Something I am Proud of
I’m particularly proud of the hardware implementation aspect of my robot project. It was a journey that demanded considerable time, effort, and a variety of materials to reach the final outcome. The process of assembling and fine-tuning the hardware, from selecting the right sensors and motors to designing and building the physical structure, was both challenging and rewarding. Seeing the components come together into a functioning robot was a testament to the hard work and dedication put into this project. This aspect of the project stands out for me as a significant achievement.
Challenges Faced
One of the challenges I faced was with the P5.js control interface. When trying to remotely control the robot, it moved extremely slowly, and at times, it would completely stop responding, even though I was actively trying to move it. I spent a significant amount of time troubleshooting this issue, delving into various aspects of the code and communication protocols. Eventually, I came to realize that this might be a limitation within the system, possibly related to lag or processing delays, which seem to occur quite frequently.

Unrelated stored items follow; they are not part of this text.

File: config.mk
export PLATFORM = sky130hd
export DESIGN_NAME = dmem_port_arbiter
export DESIGN_NICKNAME = d
export VERILOG_FILES = /design/src/rtl/dmem_port_arbiter.sv
export SDC_FILE = /design/constraint.sdc
export NUM_CORES = 1
export LEC_CHECK = 0
export ABC_AREA = 1
export BUFFER_PORTS_ARGS = -buffer_cell sky130_fd_sc_hd__buf_2
export CAP_MARGIN = 25
export CORE_AREA = 2 2 109 111
export CTS_BUF_LIST = sky130_fd_sc_hd__clkbuf_2 sky130_fd_sc_hd__clkbuf_4 sky130_fd_sc_hd__clkbuf_8
export DETAILED_ROUTE_END_ITERATION = 10
export DIE_AREA = 0 0 111 113
export PLACE_DENSITY_LB_ADDON = 0.1
export SETUP_SLACK_MARGIN = 0.4
export SLEW_MARGIN = 15
export SYNTH_ARGS = -nofsm -noshare
export SYNTH_HDL_FRONTEND = slang
export SYNTH_SLANG_ARGS = --single-unit
File: constraint.sdc
create_clock -name clk -period 4.7 [get_ports clk]
set_input_delay 0.705 -clock clk [delete_from_list [all_inputs] [get_ports clk]]
set_output_delay 0.705 -clock clk [all_outputs]
set_load 0.02 [all_outputs]
File: src/rtl/dmem_port_arbiter.sv
// Two-master arbiter for the data memory system-bus port: round-robin with a
// bounded burst lock, and read responses routed back to the issuing master by id.
module dmem_port_arbiter #(
  parameter int MAX_BURST = 4,
  parameter int RD_LAT    = 1
) (
  input  logic             clk,
  input  logic             rst,
  input  logic [1:0]       req,
  input  logic [1:0]       rdwr,
  input  logic [1:0][3:0]  mask,
  input  logic [1:0][31:0] addr,
  input  logic [1:0][31:0] wr_data,
  output logic [1:0]       gnt,
  output logic [1:0]       rd_valid,
  output logic [31:0]      rd_data,
  output logic             m_en,
  output logic             m_rdwr,
  output logic [3:0]       m_mask,
  output logic [31:0]      m_addr,
  output logic [31:0]      m_wr_data,
  input  logic [31:0]      m_rd_data
);

  localparam int            CW      = $clog2(MAX_BURST + 1);
  localparam logic [CW-1:0] CNT_MAX = CW'(MAX_BURST);
  localparam logic [CW-1:0] CNT_ONE = CW'(1);

  logic          cur;
  logic          oth;
  logic [CW-1:0] cnt;
  logic          keep;
  logic          sel;

  logic [RD_LAT-1:0] rsp_valid;
  logic [RD_LAT-1:0] rsp_id;

  // The holder keeps the port only while it is mid-burst (cnt>0) and under the
  // limit, or when the other master is idle. A tie after an idle cycle therefore
  // goes to the other master, which is why cur resets to 1: master 0 wins first.
  always_comb begin
    // NOTE: every output of a combinational block gets a default before any
    // branch; a path that leaves it unassigned would infer a latch.
    gnt  = 2'b00;
    oth  = ~cur;
    keep = req[cur] && (((cnt != '0) && (cnt < CNT_MAX)) || !req[oth]);
    if (keep)          gnt[cur] = 1'b1;
    else if (req[oth]) gnt[oth] = 1'b1;
  end

  assign m_en = |gnt;

  // With no grant the data mux parks on cur so the m_* outputs stay X-free.
  assign sel = m_en ? gnt[1] : cur;

  assign m_rdwr    = rdwr[sel];
  assign m_mask    = mask[sel];
  assign m_addr    = {addr[sel][31:2], 2'b00};
  assign m_wr_data = wr_data[sel];

  // NOTE: sequential state is assigned with non-blocking <= so every register
  // samples the pre-edge values, independent of statement order.
  always_ff @(posedge clk or posedge rst) begin
    if (rst) begin
      cur <= 1'b1;
      cnt <= '0;
    end else if (m_en) begin
      if (sel == cur) begin
        if (cnt != CNT_MAX) cnt <= cnt + CNT_ONE;
      end else begin
        cur <= sel;
        cnt <= CNT_ONE;
      end
    end else begin
      cnt <= '0;
    end
  end

  // NOTE: the response pipeline is reset, not left to power-up values, because
  // a stale valid bit would fire a spurious rd_valid after reset.
  always_ff @(posedge clk or posedge rst) begin
    if (rst) begin
      rsp_valid <= '0;
      rsp_id    <= '0;
    end else begin
      rsp_valid[0] <= m_en & ~m_rdwr;
      rsp_id[0]    <= sel;
      for (int i = 1; i < RD_LAT; i++) begin
        rsp_valid[i] <= rsp_valid[i-1];
        rsp_id[i]    <= rsp_id[i-1];
      end
    end
  end

  assign rd_valid = {rsp_valid[RD_LAT-1] &  rsp_id[RD_LAT-1],
                     rsp_valid[RD_LAT-1] & ~rsp_id[RD_LAT-1]};
  assign rd_data  = m_rd_data;

  a_gnt_onehot : assert property (@(posedge clk) disable iff (rst) $onehot0(gnt));
  a_gnt_req    : assert property (@(posedge clk) disable iff (rst) (gnt & ~req) == 2'b00);

endmodule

Another challenge I encountered involved the power supply for the robot. Initially, I had a battery pack with four cells, totaling 6V, but my robot only required 4.5V. To adjust the voltage, I removed one cell and connected a wire to bridge the gap. However, this setup proved problematic; as the robot moved, the wire would shift its position, causing intermittent power loss and loss of control. The robot would continue moving uncontrollably until I reconnected the wire. To resolve this, I came up with a creative solution. I crafted a connector using aluminum foil, shaping it to fit securely on both ends of the battery compartment. This improvised connector ensured a stable connection, eliminating the issue of the wire shifting during movement. With this fix, the robot now operates smoothly without any control issues.
Future Improvements
In terms of future improvements for my project, one key area I’d like to focus on is enhancing the P5.js sketch to make it more interactive and engaging. I plan to introduce multiple pages within the sketch, each offering different functionalities or information, to create a more comprehensive and user-friendly interface. Additionally, I’m considering integrating sound into the P5.js environment. This could include audio feedback for certain actions or ambient sounds to make the interaction with the robot more immersive and enjoyable. These improvements aim to not only enrich the user experience but also add layers of complexity and sophistication to the project.
IM Show!
It was an honor to showcase my human-following robot at the IM show. Seeing the enthusiasm and curiosity of students and faculty members as they passed by to test my robot was a heartwarming experience. I was particularly thrilled to witness the interest of professors who have been integral to my learning journey. Among them was Evi Mansor, who taught me in the communications lab; her impressed reaction was a significant moment for me. Additionally, Professor Michael Shiloh, a well-known figure in the IM department, showed keen interest in my project. A special and heartfelt thanks goes to Professor Aya Riad, whose guidance and teaching were pivotal in developing the skills necessary to create such an innovative and successful outcome. The support and the lively interest of the audience made the event a memorable highlight of my academic journey.